**What is required**
Exactly as written, transcribe the lines that run from the one containing "-- per-stage QoR" to the end of the records below.

**The data**
○ ○ ○ ○ ○ ○ ○

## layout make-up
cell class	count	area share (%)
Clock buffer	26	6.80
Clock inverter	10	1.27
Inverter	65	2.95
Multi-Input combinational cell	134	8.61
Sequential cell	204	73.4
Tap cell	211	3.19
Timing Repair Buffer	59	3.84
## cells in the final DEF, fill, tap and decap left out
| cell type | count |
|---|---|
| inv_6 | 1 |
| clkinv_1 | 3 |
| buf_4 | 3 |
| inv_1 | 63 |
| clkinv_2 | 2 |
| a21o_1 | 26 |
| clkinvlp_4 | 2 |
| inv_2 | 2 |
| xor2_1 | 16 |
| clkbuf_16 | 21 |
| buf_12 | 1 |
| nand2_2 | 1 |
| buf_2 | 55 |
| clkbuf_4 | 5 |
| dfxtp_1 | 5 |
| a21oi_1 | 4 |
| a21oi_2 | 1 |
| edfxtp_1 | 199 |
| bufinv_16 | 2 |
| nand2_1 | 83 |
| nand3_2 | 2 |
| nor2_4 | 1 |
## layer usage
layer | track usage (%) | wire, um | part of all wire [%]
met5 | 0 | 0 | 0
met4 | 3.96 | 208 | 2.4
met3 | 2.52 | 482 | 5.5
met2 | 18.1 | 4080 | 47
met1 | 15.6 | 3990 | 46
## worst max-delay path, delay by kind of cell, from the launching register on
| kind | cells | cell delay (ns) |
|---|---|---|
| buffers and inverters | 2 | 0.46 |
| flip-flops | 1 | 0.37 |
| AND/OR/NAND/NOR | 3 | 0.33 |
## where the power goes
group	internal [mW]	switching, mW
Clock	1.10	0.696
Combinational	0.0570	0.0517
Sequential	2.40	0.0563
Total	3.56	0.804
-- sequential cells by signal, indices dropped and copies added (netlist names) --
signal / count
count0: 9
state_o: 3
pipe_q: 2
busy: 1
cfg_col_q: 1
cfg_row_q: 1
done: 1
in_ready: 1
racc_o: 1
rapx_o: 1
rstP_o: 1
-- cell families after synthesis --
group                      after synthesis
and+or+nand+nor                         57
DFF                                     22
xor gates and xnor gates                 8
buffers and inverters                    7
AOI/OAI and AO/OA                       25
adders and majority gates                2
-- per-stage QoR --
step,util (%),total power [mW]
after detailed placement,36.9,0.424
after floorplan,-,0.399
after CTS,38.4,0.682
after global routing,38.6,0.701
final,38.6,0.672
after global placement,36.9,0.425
## config.mk

```make
export PLATFORM = sky130hd
export DESIGN_NAME = imem_fetch_ctrl
export DESIGN_NICKNAME = d
export VERILOG_FILES = /design/src/rtl/imem_fetch_ctrl_pkg.sv /design/src/rtl/imem_fetch_ctrl_fetch_stage.sv /design/src/rtl/imem_fetch_ctrl.sv
export SDC_FILE = /design/constraint.sdc
export NUM_CORES = 1
export LEC_CHECK = 0
export BUFFER_PORTS_ARGS = -buffer_cell sky130_fd_sc_hd__buf_2
export CAP_MARGIN = 20
export CORE_MARGIN = 2
export CORE_UTILIZATION = 47
export CTS_BUF_LIST = sky130_fd_sc_hd__clkbuf_16
export DETAILED_ROUTE_END_ITERATION = 10
export PLACE_DENSITY = 0.79
export SLEW_MARGIN = 5
export SYNTH_ARGS = -nofsm -noshare
export SYNTH_HDL_FRONTEND = slang
export SYNTH_SLANG_ARGS = --single-unit
```

## constraint.sdc

```tcl
create_clock -name clk -period 3.7 [get_ports clk]
set_clock_uncertainty 0.1 [all_clocks]
set_input_delay 0.185 -clock clk [delete_from_list [all_inputs] [get_ports clk]]
set_output_delay 0.185 -clock clk [all_outputs]
set_load 0.03 [all_outputs]
```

○ ○ ○ ○ ○ ○ ○

**Answer below**
-- per-stage QoR --
step,util (%),total power [mW]
after detailed placement,36.9,0.424
after floorplan,-,0.399
after CTS,38.4,0.682
after global routing,38.6,0.701
final,38.6,0.672
after global placement,36.9,0.425
## config.mk

```make
export PLATFORM = sky130hd
export DESIGN_NAME = imem_fetch_ctrl
export DESIGN_NICKNAME = d
export VERILOG_FILES = /design/src/rtl/imem_fetch_ctrl_pkg.sv /design/src/rtl/imem_fetch_ctrl_fetch_stage.sv /design/src/rtl/imem_fetch_ctrl.sv
export SDC_FILE = /design/constraint.sdc
export NUM_CORES = 1
export LEC_CHECK = 0
export BUFFER_PORTS_ARGS = -buffer_cell sky130_fd_sc_hd__buf_2
export CAP_MARGIN = 20
export CORE_MARGIN = 2
export CORE_UTILIZATION = 47
export CTS_BUF_LIST = sky130_fd_sc_hd__clkbuf_16
export DETAILED_ROUTE_END_ITERATION = 10
export PLACE_DENSITY = 0.79
export SLEW_MARGIN = 5
export SYNTH_ARGS = -nofsm -noshare
export SYNTH_HDL_FRONTEND = slang
export SYNTH_SLANG_ARGS = --single-unit
```

## constraint.sdc

```tcl
create_clock -name clk -period 3.7 [get_ports clk]
set_clock_uncertainty 0.1 [all_clocks]
set_input_delay 0.185 -clock clk [delete_from_list [all_inputs] [get_ports clk]]
set_output_delay 0.185 -clock clk [all_outputs]
set_load 0.03 [all_outputs]
```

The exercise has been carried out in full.